- [TASK STATEMENT] Beneath this line are the data; copy exactly the part of them that opens with the line containing "area-oriented script (flow/area.abc);" and closes with the line containing "0.453 / 0.453", and only that part.

########

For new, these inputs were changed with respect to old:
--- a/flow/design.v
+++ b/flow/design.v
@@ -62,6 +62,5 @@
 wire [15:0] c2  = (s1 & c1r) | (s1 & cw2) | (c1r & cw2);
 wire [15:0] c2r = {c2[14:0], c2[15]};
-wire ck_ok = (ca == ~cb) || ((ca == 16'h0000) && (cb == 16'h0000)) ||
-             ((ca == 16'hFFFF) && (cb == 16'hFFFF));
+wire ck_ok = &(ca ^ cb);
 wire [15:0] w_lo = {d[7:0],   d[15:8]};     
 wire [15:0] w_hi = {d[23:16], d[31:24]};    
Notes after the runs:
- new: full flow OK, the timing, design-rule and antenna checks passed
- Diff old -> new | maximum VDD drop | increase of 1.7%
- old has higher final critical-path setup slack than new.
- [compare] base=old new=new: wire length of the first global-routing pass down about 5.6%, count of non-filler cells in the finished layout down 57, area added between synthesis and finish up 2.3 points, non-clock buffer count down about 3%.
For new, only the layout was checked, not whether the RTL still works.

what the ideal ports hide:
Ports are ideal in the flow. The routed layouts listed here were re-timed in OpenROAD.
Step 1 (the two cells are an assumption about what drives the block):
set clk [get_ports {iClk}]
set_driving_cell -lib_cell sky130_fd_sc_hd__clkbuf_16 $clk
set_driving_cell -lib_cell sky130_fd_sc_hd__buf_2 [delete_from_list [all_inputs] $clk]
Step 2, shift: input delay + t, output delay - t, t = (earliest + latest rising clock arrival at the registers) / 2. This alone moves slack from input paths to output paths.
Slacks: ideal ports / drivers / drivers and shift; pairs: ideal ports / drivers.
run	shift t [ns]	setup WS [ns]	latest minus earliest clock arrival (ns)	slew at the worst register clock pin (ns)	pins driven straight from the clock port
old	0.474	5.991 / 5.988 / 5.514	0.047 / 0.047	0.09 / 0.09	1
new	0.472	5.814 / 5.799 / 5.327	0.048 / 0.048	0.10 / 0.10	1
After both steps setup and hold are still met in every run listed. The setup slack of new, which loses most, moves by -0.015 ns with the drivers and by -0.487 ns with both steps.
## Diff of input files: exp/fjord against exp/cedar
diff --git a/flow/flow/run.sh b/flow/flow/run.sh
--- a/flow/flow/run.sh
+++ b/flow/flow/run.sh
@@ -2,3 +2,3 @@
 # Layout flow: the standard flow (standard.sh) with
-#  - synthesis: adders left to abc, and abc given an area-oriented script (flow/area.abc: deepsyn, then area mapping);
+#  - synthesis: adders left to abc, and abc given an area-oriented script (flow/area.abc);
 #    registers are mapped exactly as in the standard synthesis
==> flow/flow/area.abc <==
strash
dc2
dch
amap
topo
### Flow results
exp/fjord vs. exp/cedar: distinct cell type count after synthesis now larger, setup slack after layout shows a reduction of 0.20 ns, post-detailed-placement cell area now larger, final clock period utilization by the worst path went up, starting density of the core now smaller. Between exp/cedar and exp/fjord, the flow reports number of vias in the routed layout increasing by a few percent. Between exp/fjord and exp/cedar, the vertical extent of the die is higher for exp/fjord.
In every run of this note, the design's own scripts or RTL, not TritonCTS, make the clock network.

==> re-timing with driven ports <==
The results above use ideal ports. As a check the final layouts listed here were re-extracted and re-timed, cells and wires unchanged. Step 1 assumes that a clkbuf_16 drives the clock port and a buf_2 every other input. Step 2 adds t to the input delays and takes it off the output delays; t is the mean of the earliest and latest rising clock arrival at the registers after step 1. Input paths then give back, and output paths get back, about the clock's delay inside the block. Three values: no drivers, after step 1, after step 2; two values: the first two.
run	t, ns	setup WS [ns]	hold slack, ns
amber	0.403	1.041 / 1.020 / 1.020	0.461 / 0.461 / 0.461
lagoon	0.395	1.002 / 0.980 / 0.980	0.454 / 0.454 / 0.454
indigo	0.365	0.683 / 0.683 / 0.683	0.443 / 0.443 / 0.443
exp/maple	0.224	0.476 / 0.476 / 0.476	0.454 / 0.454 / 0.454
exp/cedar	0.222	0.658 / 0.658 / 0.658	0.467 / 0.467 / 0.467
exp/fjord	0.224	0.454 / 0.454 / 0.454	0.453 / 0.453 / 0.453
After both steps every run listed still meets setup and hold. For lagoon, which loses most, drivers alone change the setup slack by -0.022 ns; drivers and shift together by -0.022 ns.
What follows belongs to an exercise in optimizing a design on an open flow for small area, a short achievable clock period and few clock cycles per item; a production flow would make more cautious choices.

==> v11: inputs <==
// tanh
module tanh (
    input  clk,
    input  rst,
    input  [13:0] i_x,
    input  i_valid,
    output o_ready,
    output [13:0] o_fx,
    output o_valid,
    input  i_ready
);
clock: 8.0 ns
lec_check: 0
cap_margin: 20
core_margin: 2
core_utilization: 40
setup_slack_margin: 5
slew_margin: 20
synth_hierarchical: 1
synth_minimum_keep_size: 0
run.sh (not shown) runs the stock make flow with config.mk's settings and CLKGATE_MAP_FILE= SYNTH_SCRIPT=/design/flow/synth_recipe.tcl, a recipe that flattens the netlist after the stock synthesis.
==> inputs of v19, as changes to v11 <==
--- a/flow/config.mk
+++ b/flow/config.mk
@@ -10,3 +10,3 @@
 export CORE_UTILIZATION = 40
-export SETUP_SLACK_MARGIN = 5
+export SETUP_SLACK_MARGIN = 4.5
 export SLEW_MARGIN = 20
==> impl_metrics.yaml <==
worst_setup_path:
  path_cells: "inv_2 -> fa_1 -> inv_1 -> fa_2 -> ha_4 -> nand4b_1 -> a221oi_4 -> a311oi_2 -> o31ai_2 -> a31oi_1 -> xnor2_1 -> mux2_2"
  worstPathRequired_ps: 8370
placed_design:
  globalplace.congestion: 0.796
route:
  wl_met1_microns: 36500
status:
  status: "no timing/DRC/antenna violations"
[end of results for v19]
==> impl_metrics.yaml <==
worst_setup_path:
  path_cells: "inv_2 -> fa_1 -> inv_2 -> fa_2 -> ha_4 -> nand4b_1 -> a221oi_4 -> a311oi_2 -> o31ai_2 -> a21oi_1 -> xnor2_1 -> mux2_4"
  worstPathRequired_ps: 8400
route:
  wl_met1_microns: 39100
status:
  status: "no timing/DRC/antenna violations"
[end of results for v11]
No run of this note included a check of the RTL's function; only the layout flow was run.

---

==> inputs of run C <==
Another version of the RTL of tanh (not shown whole).
## tanh
module tanh (
    input  clk,
    input  rst,
    input  [13:0] i_x,
    input  i_valid,
    output o_ready,
    output [13:0] o_fx,
    output o_valid,
    input  i_ready
);
logic        rdy_r, skid_v, adv;
logic [13:0] skid_x;
logic [13:0] x0;
logic [1:0]  cnt;
logic        ov_r;
logic [13:0] e0, e1;
logic [0:0] m1_hc;
logic [17:0] m1_ha;
logic [17:0] m1_hb;
logic [13:0] x_s1;
logic [13:0] q_s2;
logic [13:0] x_s2;
logic [4:0] d1_one;
logic [4:0] d1_two;
logic [4:0] d1_neg;
logic [13:0] q_s3;
logic [13:0] x_s3;
logic [0:0] m2_hc;
logic [17:0] m2_ha;
logic [17:0] m2_hb;
logic [13:0] x_s4;
logic [13:0] q_s4;
logic [5:0] d2_one;
logic [5:0] d2_two;
logic [5:0] d2_neg;
logic [13:0] x_s5;
logic [13:0] q_s5;
logic [0:0] m3_hc;
logic [17:0] m3_ha;
logic [17:0] m3_hb;
logic [13:0] x_s6;
logic [13:0] q_s6;
logic [5:0] d3_one;
logic [5:0] d3_two;
logic [5:0] d3_neg;
logic [13:0] x_s7;
logic [13:0] q_s7;
logic [0:0] m4_hc;
logic [17:0] m4_ha;
logic [17:0] m4_hb;
logic [13:0] x_s8;
logic [13:0] q_s8;
logic [6:0] d4_one;
logic [6:0] d4_two;
logic [6:0] d4_neg;
logic [13:0] x_s9;
logic [13:0] q_s9;
logic [0:0] m5_hc;
logic [17:0] m5_ha;
logic [17:0] m5_hb;
logic [13:0] x_s10;
logic [6:0] d5_one;
logic [6:0] d5_two;
logic [6:0] d5_neg;
logic [13:0] x_s11;
logic [0:0] m6_hc;
logic [17:0] m6_ha;
logic [17:0] m6_hb;
logic v0, v1, v2, v3, v4, v5, v6, v7, v8, v9, v10, v11, v12;
wire acc     = i_valid & rdy_r;
wire in_v    = skid_v | acc;
wire deliver = ov_r & i_ready;
wire arrive  = adv & v12;
wire [1:0] cnt_n = cnt + {1'b0, arrive} - {1'b0, deliver};
wire m1_pp_1 = x0[0] & x0[1];
wire m1_pp_2 = x0[0] & x0[2];
wire m1_pp_3 = x0[0] & x0[3];
wire m1_pp_4 = x0[0] & x0[4];
wire m1_pp_5 = x0[0] & x0[5];
wire m1_pp_6 = x0[0] & x0[6];
wire m1_pp_7 = x0[0] & x0[7];
wire m1_pp_8 = x0[0] & x0[8];
wire m1_pp_9 = x0[0] & x0[9];
wire m1_pp_10 = x0[0] & x0[10];
wire m1_pp_11 = x0[0] & x0[11];
wire m1_pp_12 = x0[0] & x0[12];
wire m1_pp_13 = ~(x0[0] & x0[13]);
wire m1_pp_14 = x0[1] & x0[2];
wire m1_pp_15 = x0[1] & x0[3];
wire m1_pp_16 = x0[1] & x0[4];
wire m1_pp_17 = x0[1] & x0[5];
wire m1_pp_18 = x0[1] & x0[6];
wire m1_pp_19 = x0[1] & x0[7];
wire m1_pp_20 = x0[1] & x0[8];
wire m1_pp_21 = x0[1] & x0[9];
wire m1_pp_22 = x0[10] & x0[1];
  ...
clock: 8.0 ns
lec_check: 0
cap_margin: 20
core_margin: 2
core_utilization: 40
setup_slack_margin: 5
slew_margin: 20
==> run R (differences from run C) <==
- CORE_UTILIZATION: 40 -> 65
==> run E (differences from run C) <==
- SETUP_SLACK_MARGIN: 5 -> 4.0
==> results_dict.tcl <==
set metrics [dict create \
    grt_max_degree 190 \
    cp_num_cells 12 \
    status "finished clean" \
    insertion_delay_ns 0.63 \
]
Source of the figures above: run E

==> results_dict.tcl <==
set metrics [dict create \
    portBuffers 33 \
    path_clk_slew_ns 0.06 \
    insertion_delay_ns 0.66 \
    status "finished clean" \
    grt_setup_unrepaired "yes" \
    post_cts_resized 255 \
    core_area_mm2 0.105 \
]
Source of the figures above: run C

==> results_dict.tcl <==
set metrics [dict create \
    buf_share 0.0938 \
    status "finished clean" \
    met2WireLength_um 46800 \
    cp_num_cells 8 \
    top_layer "met4" \
    insertion_delay_ns 0.61 \
    final_max_slew_viol_count 0 \
]
Source of the figures above: run R

No run of this note included a check of the RTL's function; only the layout flow was run.

-- re-timing with driven ports --
The results above use ideal ports. As a check the final layouts listed here were re-extracted and re-timed, cells and wires unchanged. Step 1: set_driving_cell puts a clkbuf_16 on clk and a buf_2 on each other input, an assumption about the parent block. Step 2 times the ports against the registers' clock, not the clock port: input delays grow and output delays shrink by t, the midpoint of the rising clock arrivals with the driver on. Slacks: no drivers / after step 1 / after step 2; pairs: no drivers / after step 1.
run | shift t [ns] | slack for setup (ns) | worst slew at a driven data input, ns
v11 | 0.696 | 4.476 / 4.476 / 4.476 | 0.04
v19 | 0.688 | 4.506 / 4.506 / 4.384 | 0.04
run C | 0.709 | 4.702 / 4.702 / 4.555 | 0.04
run R | 0.664 | 4.652 / 4.652 / 4.556 | 0.04
run E | 0.679 | 4.334 / 4.334 / 4.144 | 0.05
After both steps every run listed still meets setup and hold. The setup slack of run E, which loses most, moves by 0.000 ns with the drivers and by -0.190 ns with both steps.
What follows belongs to an exercise in optimizing a design on an open flow for small area, a short achievable clock period and few clock cycles per item; a production flow would make more cautious choices. Function was checked by simulation only, so behaviour that the tests miss may differ from the original.

==> cedar: inputs <==
==> flow/design.v (excerpt) <==
module ripemd160
(
    input  logic         clk,
    input  logic         rst,
    input  logic         valid_in,
    output logic         valid_out,
    input  logic [439:0] message,
    output logic [159:0] Hash_result
);
localparam logic [31:0] H0 = 32'h67452301;
localparam logic [31:0] H1 = 32'hefcdab89;
localparam logic [31:0] H2 = 32'h98badcfe;
localparam logic [31:0] H3 = 32'h10325476;
localparam logic [31:0] H4 = 32'hc3d2e1f0;
localparam logic [31:0] KL1 = 32'h5A827999, KL2 = 32'h6ED9EBA1, KL3 = 32'h8F1BBCDC, KL4 = 32'hA953FD4E;
localparam logic [31:0] KR0 = 32'h50A28BE6, KR1 = 32'h5C4DD124, KR2 = 32'h6D703EF3, KR3 = 32'h7A6D76E9;
localparam logic [31:0] CL0 = H1 ^ H2 ^ H3;
localparam logic [31:0] CR0 = (H1 ^ (H2 | ~H3)) + KR0;
function automatic logic [7:0] tt_next(input logic [7:0] t);
    case (t)
        8'd0: tt_next = 8'd0;
        8'd1: tt_next = 8'd0;
        8'd2: tt_next = 8'd150;
        8'd3: tt_next = 8'd45;
        8'd4: tt_next = 8'd150;
        8'd5: tt_next = 8'd45;
        8'd6: tt_next = 8'd150;
        8'd7: tt_next = 8'd45;
        8'd8: tt_next = 8'd150;
        8'd9: tt_next = 8'd45;
        8'd10: tt_next = 8'd150;
        8'd11: tt_next = 8'd45;
        8'd12: tt_next = 8'd150;
        8'd13: tt_next = 8'd45;
        8'd14: tt_next = 8'd150;
        8'd15: tt_next = 8'd45;
        8'd16: tt_next = 8'd150;
        8'd17: tt_next = 8'd45;
        8'd18: tt_next = 8'd150;
        8'd19: tt_next = 8'd45;
        8'd20: tt_next = 8'd150;
        8'd21: tt_next = 8'd45;
        8'd22: tt_next = 8'd150;
  ...
==> flow/config.mk <==
export PLATFORM = sky130hd
export DESIGN_NAME = ripemd160
export DESIGN_NICKNAME = ripemd160
export VERILOG_FILES = /design/flow/design.v
export SDC_FILE = /design/flow/constraint.sdc
export NUM_CORES = 8
export LEC_CHECK = 0
export CAP_MARGIN = 20
export CORE_MARGIN = 2
export CORE_UTILIZATION = 65
export CTS_CLUSTER_DIAMETER = 80
export CTS_CLUSTER_SIZE = 25
export SLEW_MARGIN = 20
==> flow/constraint.sdc <==
create_clock -name core_clock -period 14.0 [get_ports {clk}]
set_input_delay 2.8000 -clock core_clock [delete_from_list [all_inputs] [get_ports {clk}]]
set_output_delay 2.8000 -clock core_clock [all_outputs]
set_load 0.01 [all_outputs]
standard.sh (not shown) runs the stock make flow with config.mk's settings and CLKGATE_MAP_FILE= SYNTH_SCRIPT=/design/flow/synth_recipe.tcl, a recipe that flattens the netlist after the stock synthesis.
==> flow/flow/run.sh <==
#!/bin/bash
set -euo pipefail
cd "$(dirname "$0")/.."
export BUFFER_PORTS_ARGS="-buffer_cell sky130_fd_sc_hd__buf_1"
export SETUP_SLACK_MARGIN=10
bash ./standard.sh > standard.log 2>&1
==> ember (differences from cedar) <==
==> flow/run.sh (new file) <==
#!/bin/bash
# synth_recipe.tcl (not shown) runs the flow's synth.tcl, then flattens the netlist and writes it again
# the make line also repeats each setting of config.mk as NAME=value (left out here)
make -C /OpenROAD-flow-scripts/flow DESIGN_CONFIG=/design/flow/config.mk WORK_HOME=/design/flow/orfs CLKGATE_MAP_FILE= SYNTH_SCRIPT=/design/flow/synth_recipe.tcl finish
- CORE_UTILIZATION: 65 -> 60
- SLEW_MARGIN: 20 -> 70
removed: flow/flow/run.sh
removed: flow/standard.sh
==> amber (differences from cedar) <==
==> flow/run.sh (new file) <==
#!/bin/bash
# synth_recipe.tcl (not shown) runs the flow's synth.tcl, then flattens the netlist and writes it again
# the make line also repeats each setting of config.mk as NAME=value (left out here)
make -C /OpenROAD-flow-scripts/flow DESIGN_CONFIG=/design/flow/config.mk WORK_HOME=/design/flow/orfs CLKGATE_MAP_FILE= SYNTH_SCRIPT=/design/flow/synth_recipe.tcl finish
removed: flow/flow/run.sh
removed: flow/standard.sh
==> xenon (differences from cedar) <==
--- a/flow/design.v
+++ b/flow/design.v
@@ -1,31 +1,8 @@
-module rmd_add32 (
-    input  logic [31:0] a,
-    input  logic [31:0] b,
-    output logic [31:0] s
-);
-    logic [31:0] g [0:5];
-    logic [31:0] p [0:5];
-    assign g[0] = a & b;
-    assign p[0] = a ^ b;
-    for (genvar l = 0; l < 5; l++) begin : lvl
-        for (genvar i = 0; i < 32; i++) begin : bit_
-            if (((i >> l) & 1) == 1) begin : merge
-                localparam int J = ((i >> l) << l) - 1;
-                assign g[l+1][i] = g[l][i] | (p[l][i] & g[l][J]);
-                assign p[l+1][i] = p[l][i] & p[l][J];
-            end else begin : pass
-                assign g[l+1][i] = g[l][i];
-                assign p[l+1][i] = p[l][i];
-            end
-        end
-    end
-    assign s = p[0] ^ {g[5][30:0], 1'b0};
-endmodule
 module ripemd160
 (
     input  logic         clk,
     input  logic         rst,
     input  logic         valid_in,
     output logic         valid_out,
     input  logic [439:0] message,
     output logic [159:0] Hash_result
@@ -737,23 +714,33 @@
         4'd11:   k_of = H2;
         4'd12:   k_of = H3;
         4'd13:   k_of = H4;
         4'd14:   k_of = CL0;
         4'd15:   k_of = CR0;
         default: k_of = '0;
     endcase
 endfunction
-function automatic logic [31:0] pick_x(input logic [511:0] w, input logic ok, input logic [3:0] i);
-    logic [31:0] v;
+function automatic logic [31:0] add32(input logic [31:0] a, input logic [31:0] b);
+    logic [31:0] g, p, gn, pn;
     begin
-        v = '0;
-        for (int j = 0; j < 16; j++)
-            v = v | (w[32*j +: 32] & {32{ok && i == j}});
-        pick_x = v;
+        g = a & b;
+        p = a ^ b;
+        for (int l = 0; l < 5; l++) begin
+            gn = g;
+            pn = p;
+            for (int i = 0; i < 32; i++)
+                if (((i >> l) & 1) == 1) begin
+                    gn[i] = g[i] | (p[i] & g[((i >> l) << l) - 1]);
+                    pn[i] = p[i] & p[((i >> l) << l) - 1];
+                end
+            g = gn;
+            p = pn;
+        end
+        add32 = a ^ b ^ {g[30:0], 1'b0};
     end
 endfunction
 function automatic logic [31:0] bswap(input logic [31:0] x);
     bswap = {x[7:0], x[15:8], x[23:16], x[31:24]};
 endfunction
 logic [439:0] msg_q;
 logic         busy;
 logic         vout;
@@ -773,22 +760,23 @@
 logic [31:0]  AXs, AXc;              
 logic [31:0]  Sq;
 logic [31:0]  Fq, G0n, G1n, C0n, D0n;
 logic [511:0] xw;
 logic [31:0]  x, xn, an, k, s2, c2, S, R1, R, ea, T;
 wire accept = valid_in & ~busy;
 wire [7:0] n_next = busy ? n + 8'd1 : 8'd1;
 wire [7:0] n_idx  = busy ? n : 8'd0;
-for (genvar i = 0; i < 13; i++) begin : g_xw
-    assign xw[32*i +: 32] = bswap(msg_q[439-32*i -: 32]);
+always_comb begin
+    for (int i = 0; i < 13; i++)
+        xw[32*i +: 32] = bswap(msg_q[439-32*i -: 32]);
+    xw[32*13 +: 32] = {8'h80, msg_q[7:0], msg_q[15:8], msg_q[23:16]};
+    xw[32*14 +: 32] = 32'h000001b8;
+    xw[32*15 +: 32] = 32'h00000000;
 end
-assign xw[32*13 +: 32] = {8'h80, msg_q[7:0], msg_q[15:8], msg_q[23:16]};
-assign xw[32*14 +: 32] = 32'h000001b8;
-assign xw[32*15 +: 32] = 32'h00000000;
 always_ff @(posedge clk) begin
     if (!busy)
         msg_q <= message;
 end
 always_ff @(posedge clk) begin
     if (rst) begin
         busy <= 1'b0;
         vout <= 1'b0;
@@ -810,40 +798,48 @@
     az    <= n_next == 8'd162 || n_next == 8'd164;
     rhi   <= (busy && n >= 8'd161) ? 4'b0001 : 4'b0001 << sh[3:2];
     ein   <= ein_next(n_idx);
     kidx  <= kidx_next2(n_idx);
     init  <= !busy;                        
     first <= busy && (n == 8'd1 || n == 8'd2);
     unrot <= busy && n >= 8'd161;
 end
-assign s2 = Fq ^ AXs ^ AXc;
-assign c2 = {(Fq[30:0] & AXs[30:0]) | (Fq[30:0] & AXc[30:0]) | (AXs[30:0] & AXc[30:0]), 1'b0};
-rmd_add32 u_add_s (.a(s2), .b(c2), .s(S));
-assign sh  = shift_of(wq[6:4], wq[3:0]);
-assign rlo = (busy && n >= 8'd161) ? 4'b0001 : 4'b0001 << sh[1:0];
-assign R1  = ({32{rlo[0]}} & S) | ({32{rlo[1]}} & {S[30:0], S[31]})
-           | ({32{rlo[2]}} & {S[29:0], S[31:30]}) | ({32{rlo[3]}} & {S[28:0], S[31:29]});
-assign R  = ({32{rhi[0]}} & Sq) | ({32{rhi[1]}} & {Sq[27:0], Sq[31:28]})
-          | ({32{rhi[2]}} & {Sq[23:0], Sq[31:24]}) | ({32{rhi[3]}} & {Sq[19:0], Sq[31:20]});
-assign ea = ({32{ein[0]}} & E1) | ({32{ein[1]}} & B0);
-rmd_add32 u_add_t (.a(R), .b(ea), .s(T));
-assign xr  = n_next[7:5];
-assign xj  = n_next[0] ? n_next[4:1] + {n_next[1], 3'b101} : n_next[4:1];
-assign xin = rho_pow(xr, xj);
-assign x   = pick_x(xw, xok, xi) | ({32{xe}} & E0) | ({32{xd}} & D0);   
-assign xn  = busy ? x : bswap(message[439 -: 32]);           
-assign an  = (init || !busy) ? H0 : az ? '0 : E1;             
-assign k   = busy ? k_of(kidx) : CL0;                        
-assign C0n = (init || !busy) ? H2 : first ? H1 : B1;
-assign D0n = (init || !busy) ? H3 : unrot ? C1 : {C1[21:0], C1[31:22]};
-assign ttn = tt_next(n_idx);
-for (genvar i = 0; i < 32; i++) begin : g_lut
-    assign G1n[i] = ttn[{1'b1, C0n[i], D0n[i]}];
-    assign G0n[i] = ttn[{1'b0, C0n[i], D0n[i]}];
+always_comb begin
+    s2 = Fq ^ AXs ^ AXc;
+    c2 = {(Fq[30:0] & AXs[30:0]) | (Fq[30:0] & AXc[30:0]) | (AXs[30:0] & AXc[30:0]), 1'b0};
+    S = add32(s2, c2);
+    sh = shift_of(wq[6:4], wq[3:0]);
+    rlo = (busy && n >= 8'd161) ? 4'b0001 : 4'b0001 << sh[1:0];
+    R1 = ({32{rlo[0]}} & S) | ({32{rlo[1]}} & {S[30:0], S[31]})
+       | ({32{rlo[2]}} & {S[29:0], S[31:30]}) | ({32{rlo[3]}} & {S[28:0], S[31:29]});
+end
+always_comb begin
+    R  = ({32{rhi[0]}} & Sq) | ({32{rhi[1]}} & {Sq[27:0], Sq[31:28]})
+       | ({32{rhi[2]}} & {Sq[23:0], Sq[31:24]}) | ({32{rhi[3]}} & {Sq[19:0], Sq[31:20]});
+    ea = ({32{ein[0]}} & E1) | ({32{ein[1]}} & B0);
+    T = add32(R, ea);
+end
+always_comb begin
+    xr  = n_next[7:5];
+    xj  = n_next[0] ? n_next[4:1] + {n_next[1], 3'b101} : n_next[4:1];
+    xin = rho_pow(xr, xj);
+    x = ({32{xe}} & E0) | ({32{xd}} & D0);   
+    for (int i = 0; i < 16; i++)
+        x = x | (xw[32*i +: 32] & {32{xok && xi == i}});
+    xn = busy ? x : bswap(message[439 -: 32]);             
+    an = (init || !busy) ? H0 : az ? '0 : E1;               
+    k  = busy ? k_of(kidx) : CL0;                          
+    C0n = (init || !busy) ? H2 : first ? H1 : B1;
+    D0n = (init || !busy) ? H3 : unrot ? C1 : {C1[21:0], C1[31:22]};
+    ttn = tt_next(n_idx);
+    for (int i = 0; i < 32; i++) begin
+        G1n[i] = ttn[{1'b1, C0n[i], D0n[i]}];
+        G0n[i] = ttn[{1'b0, C0n[i], D0n[i]}];
+    end
 end
 always_ff @(posedge clk) begin
     Sq <= R1;
     AXs <= an ^ xn ^ k;
     AXc <= {(an[30:0] & xn[30:0]) | (an[30:0] & k[30:0]) | (xn[30:0] & k[30:0]), 1'b0};
     B1 <= B0;
     C1 <= C0;
     D1 <= D0;
==> results.cfg <==
[run_status]
status = no timing/DRC/antenna violations

[pwr]
switchingPower_mw = 2.90
peakVddDrop_mv = 0.138
clk-power_mw = 1.44

[route]
wl_met3_um = 19000

[worst_setup_path]
endpoint = Hash_result[142]
cpPeakStageDelay_ns = 0.40
arrival_ns = 1.21

[floorplanning]
start_util_pct = 65.7
die_area_um2 = 58800

[logic_synthesis]
synthAdderAreaFrac_pct = 6.94
# the run above: cedar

########

- [PROBLEM SOLUTION]
+#  - synthesis: adders left to abc, and abc given an area-oriented script (flow/area.abc);
 #    registers are mapped exactly as in the standard synthesis
==> flow/flow/area.abc <==
strash
dc2
dch
amap
topo
### Flow results
exp/fjord vs. exp/cedar: distinct cell type count after synthesis now larger, setup slack after layout shows a reduction of 0.20 ns, post-detailed-placement cell area now larger, final clock period utilization by the worst path went up, starting density of the core now smaller. Between exp/cedar and exp/fjord, the flow reports number of vias in the routed layout increasing by a few percent. Between exp/fjord and exp/cedar, the vertical extent of the die is higher for exp/fjord.
In every run of this note, the design's own scripts or RTL, not TritonCTS, make the clock network.

==> re-timing with driven ports <==
The results above use ideal ports. As a check the final layouts listed here were re-extracted and re-timed, cells and wires unchanged. Step 1 assumes that a clkbuf_16 drives the clock port and a buf_2 every other input. Step 2 adds t to the input delays and takes it off the output delays; t is the mean of the earliest and latest rising clock arrival at the registers after step 1. Input paths then give back, and output paths get back, about the clock's delay inside the block. Three values: no drivers, after step 1, after step 2; two values: the first two.
run	t, ns	setup WS [ns]	hold slack, ns
amber	0.403	1.041 / 1.020 / 1.020	0.461 / 0.461 / 0.461
lagoon	0.395	1.002 / 0.980 / 0.980	0.454 / 0.454 / 0.454
indigo	0.365	0.683 / 0.683 / 0.683	0.443 / 0.443 / 0.443
exp/maple	0.224	0.476 / 0.476 / 0.476	0.454 / 0.454 / 0.454
exp/cedar	0.222	0.658 / 0.658 / 0.658	0.467 / 0.467 / 0.467
exp/fjord	0.224	0.454 / 0.454 / 0.454	0.453 / 0.453 / 0.453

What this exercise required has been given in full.